"As someone with real problems, fuck you"

I'm fine with good-faith questions. I'm still trying to work that out through therapy, so far the rough picture I've formulated is this. Sorry for the long text.

I've suffered some pretty intense bullying from my entire class in middle school when I skipped a grade. Some of it was because I was younger (and as a result less physically developed) than them, a lot of it was because I was really fucking stupid when it came to social cues as a child. I did weird self-stim things that annoyed the other kids like bouncing my leg when I was anxious, not being able to stand still in line (swaying back and forth when I was bored or anxious), biting my nails, etc. So in hindsight I bet that put other kids off to me and made me stand out in a bad way that was easy to prey on. Subsequently because of their treatment and my alienation, I had depression and suicidal thoughts during that time. The girls would do typical mean girl things like spread nasty rumors, while the boys would make these crude sexual jokes about me that went over my head but nonetheless were disturbing to me. My parents acknowledged my hurt sometimes, but at other times would deny me any sort of treatment. Or, they would look for physical causes instead of allowing me to get counseling for mental/emotional causes. Sometimes they would tell me I have to deal with it, be stronger. That was the general answer to most emotional problems I would bring to them.

How did I cope with this when I was a kid? I repressed. I pretended like they didn't hurt me, until the emotions would bottle up to a boiling point. When they did, I lost sense of reality and in the middle of the night I would scratch layers of skin off my arms to finally feel something and come back down to earth. Since this was the only outlet I saw as helpful to me, I would continue to repeat this cycle whenever I felt very, very emotionally distressed. This continued into high school (especially when the sexual taunting, slurs, and assaults by boys got worse, my dad lost his job and my entire family was tense, and for some reason I still have issues with understanding people socially and curbing the self-soothing things I would do when I felt anxious) and eventually adulthood. I also had issues during high-school when I realized I was not entirely straight and tried processing this. Instead of processing my attractions healthily, I tried my best to repress my attractions because my parents characterized gay people as "mentally ill", "gross", and essentially undeserving of having their rights to partnership legally recognized by the state. It led to ingrained self-hatred that I still struggle with today.

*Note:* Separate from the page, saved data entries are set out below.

<file path="config.mk">
export PLATFORM = sky130hd
export DESIGN_NAME = wer_div
export DESIGN_NICKNAME = d
export VERILOG_FILES = /design/src/hw/rtl/wer_pkg.sv /design/src/hw/rtl/wer_div.sv
export SDC_FILE = /design/constraint.sdc
export NUM_CORES = 1
export LEC_CHECK = 0
export BUFFER_PORTS_ARGS = -buffer_cell sky130_fd_sc_hd__buf_2
export CAP_MARGIN = 10
export CORE_ASPECT_RATIO = 0.6
export CORE_MARGIN = 10
export CORE_UTILIZATION = 46
export CTS_CLUSTER_SIZE = 16
export DETAILED_ROUTE_END_ITERATION = 8
export HOLD_SLACK_MARGIN = 0.06
export MAX_ROUTING_LAYER = met4
export PLACE_DENSITY = 0.66
export SYNTH_ARGS = -nofsm -noshare
export SYNTH_HDL_FRONTEND = slang
export SYNTH_SLANG_ARGS = --single-unit
</file>
<file path="constraint.sdc">
create_clock -name aclk -period 3.4 [get_ports aclk]
set_input_delay 0.34 -clock aclk [delete_from_list [all_inputs] [get_ports aclk]]
set_output_delay 0.34 -clock aclk [all_outputs]
set_load 0.005 [all_outputs]
</file>
<file path="src/hw/rtl/wer_pkg.sv">
// Shared types, constants and the decay table for the windowed event rate meter.
`timescale 1ns / 1ps

package wer_pkg;

    typedef struct packed {
        logic [2:0]  op;
        logic [31:0] timestamp;
    } in_beat_t;

    typedef struct packed {
        logic [23:0] source_rate;
        logic [23:0] processed_rate;
        logic [16:0] queue_pressure;
        logic        event_taken;
    } out_beat_t;

    localparam logic [2:0] OP_SOURCE   = 3'd0;
    localparam logic [2:0] OP_SUBMIT   = 3'd1;
    localparam logic [2:0] OP_COMPLETE = 3'd2;
    localparam logic [2:0] OP_ABANDON  = 3'd3;
    localparam logic [2:0] OP_REPORT   = 3'd4;

    localparam logic [1:0] REG_WINDOW   = 2'd0;
    localparam logic [1:0] REG_STALE    = 2'd1;
    localparam logic [1:0] REG_CAPACITY = 2'd2;

    localparam logic [23:0] WINDOW_RESET   = 24'd500000;
    localparam logic [23:0] STALE_RESET    = 24'd750000;
    localparam logic [15:0] CAPACITY_RESET = 16'd4;
    localparam logic [23:0] MIN_WINDOW     = 24'd50000;

    localparam logic [23:0] CAA_MAX    = 24'hFFFFFF;
    localparam logic [15:0] GCOUNT_MAX = 16'hFFFF;
    localparam logic [23:0] RATE_MAX   = 24'hFFFFFF;
    localparam logic [27:0] RATE_SCALE = 28'd256000000;
    localparam logic [16:0] QP_MAX     = 17'h10000;

    localparam int DIV_W     = 52;
    localparam int DVS_W     = 32;
    localparam int DECAY_MAX = 1024;

    typedef logic [DECAY_MAX-1:0][16:0] decay_tab_t;

    // Q1.16 samples of exp(-k/32) from a Q1.32 recurrence, rounded.
    function automatic decay_tab_t build_decay();
        decay_tab_t  tab;
        logic [95:0] v;
        tab = '0;
        v   = 96'h1_0000_0000;
        for (int k = 0; k < DECAY_MAX; k++) begin
            tab[k] = 17'((v + 96'd32768) >> 16);
            v      = (v * 96'd4162825044) >> 32;
        end
        return tab;
    endfunction

endpackage

</file>
<file path="src/hw/rtl/wer_div.sv">
// Shared restoring divider that retires one quotient bit per cycle.
`timescale 1ns / 1ps

module wer_div (
    input  logic                      aclk,
    input  logic                      aresetn,
    input  logic                      start,
    input  logic [wer_pkg::DIV_W-1:0] dividend,
    input  logic [wer_pkg::DVS_W-1:0] divisor,
    output logic                      done,
    output logic [wer_pkg::DIV_W-1:0] quotient
);

    localparam int CNT_W = $clog2(wer_pkg::DIV_W);

    logic [wer_pkg::DVS_W:0]   rem_reg;
    logic [wer_pkg::DIV_W-1:0] dq_reg;
    logic [wer_pkg::DVS_W-1:0] dvs_reg;
    logic [CNT_W-1:0]          cnt_reg;
    logic                      busy_reg;
    logic                      done_reg;
    logic [wer_pkg::DVS_W:0]   shifted;
    logic                      fits;

    always_comb begin
        shifted = {rem_reg[wer_pkg::DVS_W-1:0], dq_reg[wer_pkg::DIV_W-1]};
        fits    = shifted >= {1'b0, dvs_reg};
    end

    always_ff @(posedge aclk) begin
        if (!aresetn) begin
            busy_reg <= 1'b0;
            done_reg <= 1'b0;
            cnt_reg  <= '0;
        end else begin
            done_reg <= 1'b0;
            if (start) begin
                rem_reg  <= '0;
                dq_reg   <= dividend;
                dvs_reg  <= divisor;
                cnt_reg  <= '0;
                busy_reg <= 1'b1;
            end else if (busy_reg) begin
                rem_reg <= fits ? shifted - {1'b0, dvs_reg} : shifted;
                dq_reg  <= {dq_reg[wer_pkg::DIV_W-2:0], fits};
                cnt_reg <= cnt_reg + 1'b1;
                if (cnt_reg == CNT_W'(wer_pkg::DIV_W - 1)) begin
                    busy_reg <= 1'b0;
                    done_reg <= 1'b1;
                end
            end
        end
    end

    assign done     = done_reg;
    assign quotient = dq_reg;

endmodule

</file>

Every time I came to an adult with issues with depression, I was essentially told to "turn to God". In school and in my home life. Well, that ended up not being effective despite my religious devotion. Mental health services were demonized by my parents because they disapproved of what the plurality of psychologists condone and advocate for. They made weird and insane claims about what psychologists would try to do to me that I vaguely remember.

I've since gone to therapy to work on all this after I got to college and therapy finally became accesssible. Replaced my self-harm with more healthy ways to being myself back to reality. Engaged in more positive self-talk. Started to learn that being attracted to certain people isn't inherently evil or sinful, and that my parents were very, very wrong about what psychologists do. Started to learn that my social ticks weren't necessarily bad, but sometimes it can bother others, and there are other things I can try that are less distracting to others. (Also, it helped that people in college kinda gave less fucks about my ticks, and I was a wee bit better at determining when I engaged in them).

But I still struggle with all of these thoughts and sometimes my coping mechanisms still fail me.